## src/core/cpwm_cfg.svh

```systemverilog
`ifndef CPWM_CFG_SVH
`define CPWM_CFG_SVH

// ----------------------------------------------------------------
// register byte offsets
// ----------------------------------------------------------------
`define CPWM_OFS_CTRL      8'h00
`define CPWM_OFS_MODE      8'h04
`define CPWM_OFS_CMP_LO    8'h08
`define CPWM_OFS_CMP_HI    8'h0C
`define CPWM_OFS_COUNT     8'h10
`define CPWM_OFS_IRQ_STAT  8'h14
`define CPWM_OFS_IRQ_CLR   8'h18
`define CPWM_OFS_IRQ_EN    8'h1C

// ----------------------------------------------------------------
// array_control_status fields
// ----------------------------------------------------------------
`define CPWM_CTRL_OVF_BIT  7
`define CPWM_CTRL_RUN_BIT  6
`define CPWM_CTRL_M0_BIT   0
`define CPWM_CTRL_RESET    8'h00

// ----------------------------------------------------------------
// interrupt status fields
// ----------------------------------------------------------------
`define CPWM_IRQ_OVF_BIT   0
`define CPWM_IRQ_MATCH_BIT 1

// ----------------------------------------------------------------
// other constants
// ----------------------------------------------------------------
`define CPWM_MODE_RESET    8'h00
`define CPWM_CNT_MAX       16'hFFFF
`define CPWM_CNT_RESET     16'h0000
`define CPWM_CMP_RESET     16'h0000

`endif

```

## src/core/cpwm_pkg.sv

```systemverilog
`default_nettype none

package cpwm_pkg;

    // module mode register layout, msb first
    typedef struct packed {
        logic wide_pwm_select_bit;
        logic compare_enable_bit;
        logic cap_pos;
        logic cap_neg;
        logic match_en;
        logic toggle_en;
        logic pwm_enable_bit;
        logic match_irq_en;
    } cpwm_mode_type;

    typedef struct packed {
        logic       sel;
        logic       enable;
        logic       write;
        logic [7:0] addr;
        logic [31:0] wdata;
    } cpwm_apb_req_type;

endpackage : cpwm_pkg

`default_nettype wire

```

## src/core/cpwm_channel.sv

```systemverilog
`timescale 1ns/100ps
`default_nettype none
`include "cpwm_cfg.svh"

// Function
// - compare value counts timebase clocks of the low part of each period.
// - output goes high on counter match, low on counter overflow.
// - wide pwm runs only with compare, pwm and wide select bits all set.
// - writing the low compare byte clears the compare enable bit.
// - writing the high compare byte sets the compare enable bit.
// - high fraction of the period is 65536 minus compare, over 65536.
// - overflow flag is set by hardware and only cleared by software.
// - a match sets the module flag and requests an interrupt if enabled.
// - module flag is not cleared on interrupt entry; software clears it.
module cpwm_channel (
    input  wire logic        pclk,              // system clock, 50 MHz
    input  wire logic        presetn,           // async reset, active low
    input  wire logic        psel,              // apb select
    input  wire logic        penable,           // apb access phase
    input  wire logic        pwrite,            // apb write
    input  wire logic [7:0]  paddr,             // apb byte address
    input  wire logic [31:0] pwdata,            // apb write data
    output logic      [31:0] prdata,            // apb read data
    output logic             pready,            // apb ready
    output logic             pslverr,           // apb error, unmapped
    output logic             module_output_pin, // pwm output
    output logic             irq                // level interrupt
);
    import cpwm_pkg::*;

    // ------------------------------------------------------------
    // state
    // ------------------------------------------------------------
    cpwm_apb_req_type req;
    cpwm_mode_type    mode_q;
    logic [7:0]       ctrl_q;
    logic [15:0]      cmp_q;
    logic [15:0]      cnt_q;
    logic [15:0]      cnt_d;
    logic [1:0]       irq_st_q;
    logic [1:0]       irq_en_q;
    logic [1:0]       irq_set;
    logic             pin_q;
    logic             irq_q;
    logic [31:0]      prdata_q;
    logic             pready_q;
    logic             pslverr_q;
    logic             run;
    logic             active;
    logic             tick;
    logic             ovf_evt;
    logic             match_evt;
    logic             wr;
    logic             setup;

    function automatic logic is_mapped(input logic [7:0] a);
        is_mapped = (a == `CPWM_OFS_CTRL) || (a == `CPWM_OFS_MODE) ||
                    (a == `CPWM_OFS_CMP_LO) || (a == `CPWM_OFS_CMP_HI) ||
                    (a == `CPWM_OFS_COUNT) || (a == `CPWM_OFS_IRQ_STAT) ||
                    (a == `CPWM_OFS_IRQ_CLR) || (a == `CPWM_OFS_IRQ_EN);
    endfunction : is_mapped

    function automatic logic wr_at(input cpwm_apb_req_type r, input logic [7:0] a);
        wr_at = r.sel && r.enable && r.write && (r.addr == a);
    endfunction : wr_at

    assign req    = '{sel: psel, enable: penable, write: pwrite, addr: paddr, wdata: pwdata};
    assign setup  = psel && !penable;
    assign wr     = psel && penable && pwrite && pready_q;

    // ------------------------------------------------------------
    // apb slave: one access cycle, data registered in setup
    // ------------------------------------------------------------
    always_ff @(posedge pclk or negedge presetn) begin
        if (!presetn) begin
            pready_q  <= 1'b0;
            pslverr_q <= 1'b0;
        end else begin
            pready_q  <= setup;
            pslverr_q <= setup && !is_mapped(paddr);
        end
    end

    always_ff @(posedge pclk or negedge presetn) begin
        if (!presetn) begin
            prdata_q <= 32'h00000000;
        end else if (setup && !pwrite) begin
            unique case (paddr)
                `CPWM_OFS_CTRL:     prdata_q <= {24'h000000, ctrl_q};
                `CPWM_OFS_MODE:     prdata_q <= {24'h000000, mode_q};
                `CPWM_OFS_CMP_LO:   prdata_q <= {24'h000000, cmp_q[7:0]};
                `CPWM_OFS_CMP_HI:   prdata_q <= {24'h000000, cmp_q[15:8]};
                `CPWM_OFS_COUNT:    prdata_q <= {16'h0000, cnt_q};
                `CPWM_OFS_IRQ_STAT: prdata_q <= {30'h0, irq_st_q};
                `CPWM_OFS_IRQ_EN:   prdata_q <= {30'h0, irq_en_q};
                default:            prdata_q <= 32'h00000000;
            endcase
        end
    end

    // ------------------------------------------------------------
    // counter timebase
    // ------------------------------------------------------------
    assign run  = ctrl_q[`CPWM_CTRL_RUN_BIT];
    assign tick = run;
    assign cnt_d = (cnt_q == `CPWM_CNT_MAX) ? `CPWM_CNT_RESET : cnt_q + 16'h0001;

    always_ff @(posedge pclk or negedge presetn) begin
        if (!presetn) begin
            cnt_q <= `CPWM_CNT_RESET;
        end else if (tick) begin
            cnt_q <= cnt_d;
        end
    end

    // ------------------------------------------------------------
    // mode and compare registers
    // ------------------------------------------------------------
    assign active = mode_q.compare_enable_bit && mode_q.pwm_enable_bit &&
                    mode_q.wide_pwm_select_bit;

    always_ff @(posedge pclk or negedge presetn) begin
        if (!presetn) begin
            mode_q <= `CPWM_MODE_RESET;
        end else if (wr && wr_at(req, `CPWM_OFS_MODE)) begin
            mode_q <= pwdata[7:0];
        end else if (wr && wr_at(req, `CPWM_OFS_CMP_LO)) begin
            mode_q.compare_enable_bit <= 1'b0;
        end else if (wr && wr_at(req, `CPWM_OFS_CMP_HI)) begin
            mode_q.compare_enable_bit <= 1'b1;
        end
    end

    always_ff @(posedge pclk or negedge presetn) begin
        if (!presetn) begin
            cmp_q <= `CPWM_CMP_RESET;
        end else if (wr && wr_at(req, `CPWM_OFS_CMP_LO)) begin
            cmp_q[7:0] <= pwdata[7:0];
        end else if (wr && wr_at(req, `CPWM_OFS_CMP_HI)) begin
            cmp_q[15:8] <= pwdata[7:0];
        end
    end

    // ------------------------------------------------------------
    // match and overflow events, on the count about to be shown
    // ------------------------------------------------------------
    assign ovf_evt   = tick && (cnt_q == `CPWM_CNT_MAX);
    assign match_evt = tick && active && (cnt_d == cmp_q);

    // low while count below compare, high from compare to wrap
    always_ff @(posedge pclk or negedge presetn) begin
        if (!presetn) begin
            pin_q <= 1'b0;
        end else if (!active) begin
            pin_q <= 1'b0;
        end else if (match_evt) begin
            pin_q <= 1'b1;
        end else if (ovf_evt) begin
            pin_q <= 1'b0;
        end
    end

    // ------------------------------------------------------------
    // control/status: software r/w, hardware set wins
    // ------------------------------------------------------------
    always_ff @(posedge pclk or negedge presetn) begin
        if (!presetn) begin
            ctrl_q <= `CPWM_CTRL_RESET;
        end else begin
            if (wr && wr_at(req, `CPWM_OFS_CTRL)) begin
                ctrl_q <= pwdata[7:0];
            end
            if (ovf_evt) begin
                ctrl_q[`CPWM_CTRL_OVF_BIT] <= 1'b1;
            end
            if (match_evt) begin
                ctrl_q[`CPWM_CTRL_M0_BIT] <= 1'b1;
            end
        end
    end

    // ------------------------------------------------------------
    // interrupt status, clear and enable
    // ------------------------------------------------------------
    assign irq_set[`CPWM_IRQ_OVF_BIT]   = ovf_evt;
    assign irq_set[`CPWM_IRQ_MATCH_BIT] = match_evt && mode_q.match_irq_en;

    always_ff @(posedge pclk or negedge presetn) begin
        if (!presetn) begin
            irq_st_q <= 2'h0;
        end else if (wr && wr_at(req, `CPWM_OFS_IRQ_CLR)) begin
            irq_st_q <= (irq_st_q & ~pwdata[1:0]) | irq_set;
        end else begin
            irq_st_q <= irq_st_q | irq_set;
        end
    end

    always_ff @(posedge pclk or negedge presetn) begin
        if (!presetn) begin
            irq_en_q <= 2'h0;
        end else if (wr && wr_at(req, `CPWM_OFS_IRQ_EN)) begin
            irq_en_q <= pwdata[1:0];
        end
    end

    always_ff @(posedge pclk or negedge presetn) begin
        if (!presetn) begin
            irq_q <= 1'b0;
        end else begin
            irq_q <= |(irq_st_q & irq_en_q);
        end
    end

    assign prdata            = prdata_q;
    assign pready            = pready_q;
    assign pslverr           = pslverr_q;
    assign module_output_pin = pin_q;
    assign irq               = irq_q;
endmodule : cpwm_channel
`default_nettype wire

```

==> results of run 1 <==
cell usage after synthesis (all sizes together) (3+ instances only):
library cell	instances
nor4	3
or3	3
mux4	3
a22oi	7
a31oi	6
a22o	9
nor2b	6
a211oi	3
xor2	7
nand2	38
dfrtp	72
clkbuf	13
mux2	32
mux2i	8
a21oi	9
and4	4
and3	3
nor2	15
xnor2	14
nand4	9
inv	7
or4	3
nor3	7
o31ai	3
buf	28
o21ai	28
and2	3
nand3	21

- **WORK INSTRUCTIONS**
Tell how many lines in the data above hold "byte". Nothing but the number.

- **PROBLEM SOLUTION**
4